Source: an optimization exercise on an open RTL-to-GDS flow (aim: small area, a short achievable clock period and few clock cycles). Production flows keep margins and buffers that such runs may drop. Function was not checked in any run shown here: the RTL went through the layout flow alone.

==> design/flow/design.v <==
module JAM (
input CLK,
input RST,
output reg [2:0] W,
output reg [2:0] J,
input [6:0] Cost,
output reg [3:0] MatchCount,
output reg [9:0] MinCost,
output reg Valid );
localparam P = 6;    
localparam PASS1 = 3'd0, PASS2 = 3'd1, INIT = 3'd2, SEARCH = 3'd3, FIX = 3'd4, DONE = 3'd5;
reg [2:0] ph;
reg [6:0] v [0:7];      
reg [6:0] u [0:7];      
reg [2:0] arg [0:7];    
reg [2:0] arg2 [0:7];   
reg [7:0] big [0:7];    
reg [6:0] m;            
reg [2:0] am;           
reg [6:0] m2;           
reg [2:0] am2;          
reg [6:0] Vc;           
reg signed [11:0] R;    
reg [9:0] S [0:6];      
reg [2:0] a [0:6];      
reg [2:0] nxj [0:6];    
reg [6:0] hn;           
reg       bt_ok;        
reg [2:0] bt_d;         
integer k;
wire [2:0] d = W;
wire [2:0] j = J;
wire [2:0] dn = d + 3'd1;
wire [6:0] vj = Vc;
wire       c_lt_v = Cost < vj;
wire [6:0] vmin = c_lt_v ? Cost : vj;
wire [6:0] t = Cost - vj;
wire [6:0] tp = (ph == PASS1 && c_lt_v) ? 7'd0 : t;
wire       t_lt_m = (j == 3'd0) || (tp < m);
wire [6:0] mnew = t_lt_m ? tp : m;
wire [2:0] amnew = t_lt_m ? j : am;
wire       t_lt_m2 = (j == 3'd1) || (tp < m2);
wire [6:0] m2new = t_lt_m ? m : t_lt_m2 ? tp : m2;
wire [2:0] am2new = t_lt_m ? am : t_lt_m2 ? j : am2;
wire signed [11:0] ts = {5'd0, t};
wire       prune = ts > R;
wire       better = ts < R;
wire       leaf = (d == 3'd7);
reg [7:0] used;          
wire [2:0] argd = arg[d];
wire [6:0] ud = u[d];
reg [6:0] Un;           
wire signed [11:0] un_s = {5'd0, Un};
reg [2:0] argn;          
reg [2:0] arg2n;         
reg [2:0] argn2;         
reg [2:0] arg2n2;        
always @(*) begin
	argn2 = arg[0];
	arg2n2 = arg2[0];
	for (k = 0; k < 6; k = k + 1)
		if (d == k) begin
			argn2 = arg[k + 2];
			arg2n2 = arg2[k + 2];
		end
end
reg [6:0] un2;          
always @(*) begin
	un2 = u[0];
	for (k = 0; k < 6; k = k + 1)
		if (d == k) un2 = u[k + 2];
end
wire       is_top = (j == argd);
wire       skipok = R < 12'sd32;
wire [2:0] arg2d = arg2[d];
wire       is_sec = (j == arg2d);
wire       first2 = is_top | is_sec;
wire [7:0] bigd = big[d];
reg [7:0] gt;
always @(*) begin
	for (k = 0; k < 8; k = k + 1) gt[k] = first2 | (k > j);
end
wire [7:0] cand = ~used & ~(8'd1 << argd) & ~(8'd1 << arg2d) & gt & ~(bigd & {8{skipok}});
wire       sec_ok = is_top && !used[arg2d] && !(bigd[arg2d] && skipok);
wire       has_nx = sec_ok || (|cand);
reg  [2:0] nx0;
always @(*) begin
	nx0 = 3'd0;
	for (k = 7; k >= 0; k = k - 1) if (cand[k]) nx0 = k;
end
wire [2:0] nx = sec_ok ? arg2d : nx0;
wire [2:0] jsib = (ph == SEARCH) ? nx : (ph == INIT) ? arg[0] : j + 3'd1;
wire [6:0] v_sib = v[jsib];
wire [7:0] used2 = used | (8'd1 << j);
reg  [2:0] fu;
always @(*) begin
	fu = 3'd0;
	for (k = 7; k >= 0; k = k - 1) if (!used2[k]) fu = k;
end
wire       argn_free = !used2[argn];
wire       arg2n_free = !used2[arg2n];
wire [2:0] jdesc = argn_free ? argn : arg2n_free ? arg2n : fu;
wire [6:0] v_desc = v[jdesc];
reg       bt_ok2;
reg [2:0] bt_d2;
always @(*) begin
	bt_ok2 = 1'b0;
	bt_d2 = 3'd0;
	for (k = 0; k < 7; k = k + 1)
		if (hn[k] && k < bt_d) begin
			bt_ok2 = 1'b1;
			bt_d2 = k;
		end
end
wire [2:0] rd = (ph == FIX) ? d : bt_d;
wire signed [11:0] mc_s = {2'd0, MinCost};
wire signed [11:0] sbt_s = {2'd0, S[rd]};
wire signed [11:0] Rbt = mc_s - sbt_s;
wire [6:0] u_bt = u[bt_d + 3'd1];
wire [2:0] arg_bt = arg[bt_d + 3'd1];
wire [2:0] arg2_bt = arg2[bt_d + 3'd1];
reg [7:0] used_bt;
always @(*) begin
	used_bt = 8'd0;
	for (k = 0; k < 7; k = k + 1)
		if (k < bt_d) used_bt = used_bt | (8'd1 << a[k]);
end
wire [6:0] v_bt = v[nxj[bt_d]];
wire [9:0] Sd = MinCost - R[9:0];    
wire descend = !leaf && !prune;
wire sibling = !leaf && !(first2 && prune && d < P) && has_nx;
always @(posedge CLK or posedge RST) begin
	if (RST) begin
		ph <= PASS1;
		W <= 3'd0;
		J <= 3'd0;
		Valid <= 1'b0;
	end else begin
		case (ph)
		PASS1: begin
			{W, J} <= {W, J} + 6'd1;
			if (d == 3'd7 && j == 3'd7) ph <= PASS2;
		end
		PASS2: begin
			{W, J} <= {W, J} + 6'd1;
			if (d == P - 1 && j == 3'd7) ph <= INIT;
		end
		INIT: begin
			W <= 3'd0;
			J <= arg[0];
			ph <= FIX;
		end
		SEARCH: begin
			if (descend) begin
				W <= dn;
				J <= jdesc;
			end else if (sibling)
				J <= nx;
			else if (bt_ok) begin
				W <= bt_d;
				J <= nxj[bt_d];
				if (leaf && better) ph <= FIX;
			end else begin
				ph <= DONE;
				Valid <= 1'b1;
			end
		end
		FIX: ph <= SEARCH;
		default: ;
		endcase
	end
end
always @(posedge CLK) begin
	if (ph == PASS1) begin
		if (d == 3'd0) v[j] <= Cost;
		else v[j] <= vmin;
	end
	if (ph == PASS2 || (ph == PASS1 && d >= P)) begin
		m <= mnew;
		am <= amnew;
		m2 <= m2new;
		am2 <= am2new;
		big[d][j] <= (tp[6:5] != 2'd0);
		if (j == 3'd7) begin
			u[d] <= mnew;
			arg[d] <= amnew;
			arg2[d] <= am2new;
		end
	end
	if (ph == PASS1 && j == 3'd0) begin
		if (d == P + 1) S[0] <= {3'd0, m};                   
		else if (d > P + 1) S[0] <= S[0] + {3'd0, m};        
	end
	if (ph == PASS2) begin
		if (d == 3'd1) S[0] <= S[0] + {3'd0, vj};            
		else if (j == 3'd0) S[0] <= S[0] + {3'd0, m};        
	end
	if (ph == INIT) begin
		S[0] <= S[0] + {3'd0, m};    
		MinCost <= 10'h3ff;
		MatchCount <= 4'd0;
		bt_ok <= 1'b0;
		Un <= u[1];
		argn <= arg[1];
		arg2n <= arg2[1];
		used <= 8'd0;
	end
	if (ph == FIX)
		R <= Rbt;
	if (ph == PASS1 || ph == PASS2 || ph == INIT)
		Vc <= v_sib;
	if (ph == SEARCH) begin
		if (leaf) begin
			if (better) begin
				MinCost <= Sd + {3'd0, t};
				MatchCount <= 4'd1;
			end else if (!prune)
				MatchCount <= MatchCount + 4'd1;
		end
		if (descend && has_nx) begin
			bt_ok <= 1'b1;
			bt_d <= d;
		end else if (!descend && !sibling) begin
			bt_ok <= bt_ok2;
			bt_d <= bt_d2;
		end
		if (!leaf) begin
			a[d] <= j;
			nxj[d] <= nx;
			hn[d] <= has_nx;
			S[d] <= Sd;
		end
		if (descend) begin
			R <= (R + un_s) - ts;
			Un <= un2;
			argn <= argn2;
			arg2n <= arg2n2;
			used <= used2;
			Vc <= v_desc;
		end else if (sibling)
			Vc <= v_sib;
		else begin
			R <= Rbt;
			Un <= u_bt;
			argn <= arg_bt;
			arg2n <= arg2_bt;
			used <= used_bt;
			Vc <= v_bt;
		end
	end
end
endmodule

__Prompt__.
Look through the entries above. Copy each line in which the string "Valid" occurs.

__Solution to this task__.
output reg Valid );
		Valid <= 1'b0;
				Valid <= 1'b1;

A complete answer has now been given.